Saved data entries:
== Segment start ==

**src/rtl/sram_axis_reader_pkg.sv**
```systemverilog
// Shared constants and FSM state encoding for the SRAM-to-AXI4-Stream drain engine.
package sram_axis_reader_pkg;

    localparam int unsigned MAX_ADDR_WIDTH = 10;
    localparam int unsigned NUM_SRAMS      = 4;
    localparam int unsigned SRAM_WIDTH_O   = 16;
    localparam int unsigned INT8_SIZE      = 8;

    typedef enum logic [1:0] {
        RD_IDLE,
        RD_READ,
        RD_DRAIN,
        RD_FIN
    } rd_state_t;

endpackage

```
**src/rtl/sram_rd_fifo.sv**
```systemverilog
// Two-entry first-word-fall-through register FIFO buffering SRAM read data.
module sram_rd_fifo #(
    parameter int unsigned WIDTH = 8
) (
    input  logic             clk,
    input  logic             rst,
    input  logic             push,
    input  logic [WIDTH-1:0] din,
    input  logic             pop,
    output logic [WIDTH-1:0] dout,
    output logic             empty,
    output logic             full,
    output logic [1:0]       count
);

    logic [WIDTH-1:0] head;
    logic [WIDTH-1:0] tail;
    logic [1:0]       cnt;
    logic             do_push;
    logic             do_pop;

    assign do_pop  = pop && (cnt != 2'd0);
    assign do_push = push && ((cnt != 2'd2) || do_pop);

    always_ff @(posedge clk) begin
        if (rst) begin
            head <= '0;
            tail <= '0;
            cnt  <= '0;
        end else begin
            case ({do_push, do_pop})
                2'b10: begin
                    if (cnt == 2'd0) head <= din;
                    else             tail <= din;
                    cnt <= cnt + 2'd1;
                end
                2'b01: begin
                    head <= tail;
                    cnt  <= cnt - 2'd1;
                end
                2'b11: begin
                    // Simultaneous push/pop keeps the count; new word lands behind the survivor.
                    if (cnt == 2'd1) begin
                        head <= din;
                    end else begin
                        head <= tail;
                        tail <= din;
                    end
                end
                default: ;
            endcase
        end
    end

    assign dout  = head;
    assign empty = (cnt == 2'd0);
    assign full  = (cnt == 2'd2);
    assign count = cnt;

endmodule

```
**src/rtl/sram_axis_reader.sv**
```systemverilog
// Streams `length` words from one SRAM bank out as an AXI4-Stream master with TLAST.
// Optional signed saturation of read data: define SRAM_AXIS_READER_SAT_EN.
module sram_axis_reader
    import sram_axis_reader_pkg::*;
#(
    parameter int unsigned C_AXIS_TDATA_WIDTH = 8,
    parameter int unsigned MAX_ADDR_WIDTH     = sram_axis_reader_pkg::MAX_ADDR_WIDTH,
    parameter int unsigned NUM_SRAMS          = sram_axis_reader_pkg::NUM_SRAMS,
    parameter int unsigned SRAM_WIDTH_O       = sram_axis_reader_pkg::SRAM_WIDTH_O
) (
    input  logic                          clk,
    input  logic                          rst,
    input  logic                          start,
    input  logic [NUM_SRAMS-1:0]          src_idx,
    input  logic [MAX_ADDR_WIDTH-1:0]     base_addr,
    input  logic [MAX_ADDR_WIDTH:0]       length,
    output logic                          sram_out_en,
    output logic [NUM_SRAMS-1:0]          sram_out_idx,
    output logic [MAX_ADDR_WIDTH-1:0]     sram_out_addr,
    input  logic [SRAM_WIDTH_O-1:0]       sram_out_data,
    output logic [C_AXIS_TDATA_WIDTH-1:0] m_axis_tdata,
    output logic                          m_axis_tvalid,
    input  logic                          m_axis_tready,
    output logic                          m_axis_tlast,
    output logic                          busy,
    output logic                          done
);

    localparam logic [MAX_ADDR_WIDTH-1:0] ADDR_ONE = MAX_ADDR_WIDTH'(1);
    localparam logic [MAX_ADDR_WIDTH:0]   CNT_ONE  = (MAX_ADDR_WIDTH + 1)'(1);

    rd_state_t state;
    rd_state_t state_next;

    logic [MAX_ADDR_WIDTH:0]       len_q;
    logic [MAX_ADDR_WIDTH:0]       req_cnt;
    logic [MAX_ADDR_WIDTH:0]       beat_cnt;
    logic [MAX_ADDR_WIDTH:0]       last_idx;
    logic [MAX_ADDR_WIDTH-1:0]     addr_q;
    logic [C_AXIS_TDATA_WIDTH-1:0] fifo_din;
    logic [C_AXIS_TDATA_WIDTH-1:0] fifo_dout;
    logic                          fifo_empty;
    logic                          fifo_full;
    logic [1:0]                    fifo_count;
    logic [2:0]                    occ;
    logic                          inflight;
    logic                          pop;
    logic                          room;
    logic                          accept;
    logic                          issue;

    // The registered request is the in-flight flag: its data is captured at the end of that cycle.
    assign inflight = sram_out_en;
    assign pop      = m_axis_tvalid & m_axis_tready;
    assign occ      = {1'b0, fifo_count} + {2'b00, inflight};
    assign room     = occ < (3'd2 + {2'b00, pop});
    assign last_idx = len_q - CNT_ONE;

    always_ff @(posedge clk) begin
        if (rst) state <= RD_IDLE;
        else     state <= state_next;
    end

    always_comb begin
        state_next = state;
        accept     = 1'b0;
        issue      = 1'b0;
        case (state)
            RD_IDLE: begin
                if (start) begin
                    accept = 1'b1;
                    if (length == '0) begin
                        state_next = RD_FIN;
                    end else begin
                        state_next = RD_READ;
                        issue      = 1'b1;
                    end
                end
            end
            RD_READ: begin
                if (req_cnt == len_q) state_next = RD_DRAIN;
                else                  issue      = room;
            end
            RD_DRAIN: begin
                if (pop && m_axis_tlast) state_next = RD_FIN;
            end
            RD_FIN:  state_next = RD_IDLE;
            default: state_next = RD_IDLE;
        endcase
    end

    always_ff @(posedge clk) begin
        if (rst) begin
            sram_out_en   <= 1'b0;
            sram_out_idx  <= '0;
            sram_out_addr <= '0;
            addr_q        <= '0;
            len_q         <= '0;
            req_cnt       <= '0;
            beat_cnt      <= '0;
            done          <= 1'b0;
        end else begin
            sram_out_en <= issue;
            done        <= (state == RD_FIN);
            if (accept) begin
                sram_out_idx  <= src_idx;
                sram_out_addr <= base_addr;
                addr_q        <= base_addr + ADDR_ONE;
                len_q         <= length;
                req_cnt       <= (length == '0) ? '0 : CNT_ONE;
                beat_cnt      <= '0;
            end else begin
                if (issue) begin
                    sram_out_addr <= addr_q;
                    addr_q        <= addr_q + ADDR_ONE;
                    req_cnt       <= req_cnt + CNT_ONE;
                end
                if (pop) beat_cnt <= beat_cnt + CNT_ONE;
            end
        end
    end

    always_ff @(posedge clk) begin
        if (!rst) assert (!(fifo_full && inflight && !pop));
    end

`ifdef SRAM_AXIS_READER_SAT_EN
    localparam int unsigned EXT = SRAM_WIDTH_O - C_AXIS_TDATA_WIDTH + 1;
    localparam logic signed [SRAM_WIDTH_O-1:0] SAT_MAX =
        {{EXT{1'b0}}, {(C_AXIS_TDATA_WIDTH - 1){1'b1}}};
    localparam logic signed [SRAM_WIDTH_O-1:0] SAT_MIN =
        {{EXT{1'b1}}, {(C_AXIS_TDATA_WIDTH - 1){1'b0}}};

    always_comb begin
        fifo_din = sram_out_data[C_AXIS_TDATA_WIDTH-1:0];
        if ($signed(sram_out_data) > SAT_MAX)
            fifo_din = {1'b0, {(C_AXIS_TDATA_WIDTH - 1){1'b1}}};
        else if ($signed(sram_out_data) < SAT_MIN)
            fifo_din = {1'b1, {(C_AXIS_TDATA_WIDTH - 1){1'b0}}};
    end
`else
    assign fifo_din = sram_out_data[C_AXIS_TDATA_WIDTH-1:0];
`endif

    sram_rd_fifo #(
        .WIDTH(C_AXIS_TDATA_WIDTH)
    ) u_fifo (
        .clk   (clk),
        .rst   (rst),
        .push  (inflight),
        .din   (fifo_din),
        .pop   (pop),
        .dout  (fifo_dout),
        .empty (fifo_empty),
        .full  (fifo_full),
        .count (fifo_count)
    );

    assign m_axis_tvalid = !fifo_empty;
    assign m_axis_tdata  = fifo_dout;
    assign m_axis_tlast  = !fifo_empty && (beat_cnt == last_idx);
    assign busy          = (state != RD_IDLE);

endmodule

```
==> config.mk <==
export PLATFORM = sky130hd
export DESIGN_NAME = nano20k_led_status
export DESIGN_NICKNAME = d
export VERILOG_FILES = /design/src/rtl/nano20k_led_status.sv
export SDC_FILE = /design/constraint.sdc
export NUM_CORES = 1
export LEC_CHECK = 0
export CAP_MARGIN = 20
export CORE_MARGIN = 2
export CORE_UTILIZATION = 46
export DETAILED_ROUTE_END_ITERATION = 6
export PLACE_DENSITY_LB_ADDON = 0.2
export SLEW_MARGIN = 40
export SYNTH_ARGS = -nofsm -noshare
export SYNTH_HDL_FRONTEND = slang
export SYNTH_SLANG_ARGS = --single-unit
==> constraint.sdc <==
create_clock -name clk -period 3.5 [get_ports clk]
set_clock_uncertainty 0.05 [all_clocks]
set_input_delay 0.35 -clock clk [delete_from_list [all_inputs] [get_ports clk]]
set_output_delay 0.35 -clock clk [all_outputs]
set_load 0.01 [all_outputs]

== Segment end ==

→ ACTION ITEM
Copy every line of the data that carries the word "busy".

→ WRITTEN RESPONSE
    output logic                          busy,
    assign busy          = (state != RD_IDLE);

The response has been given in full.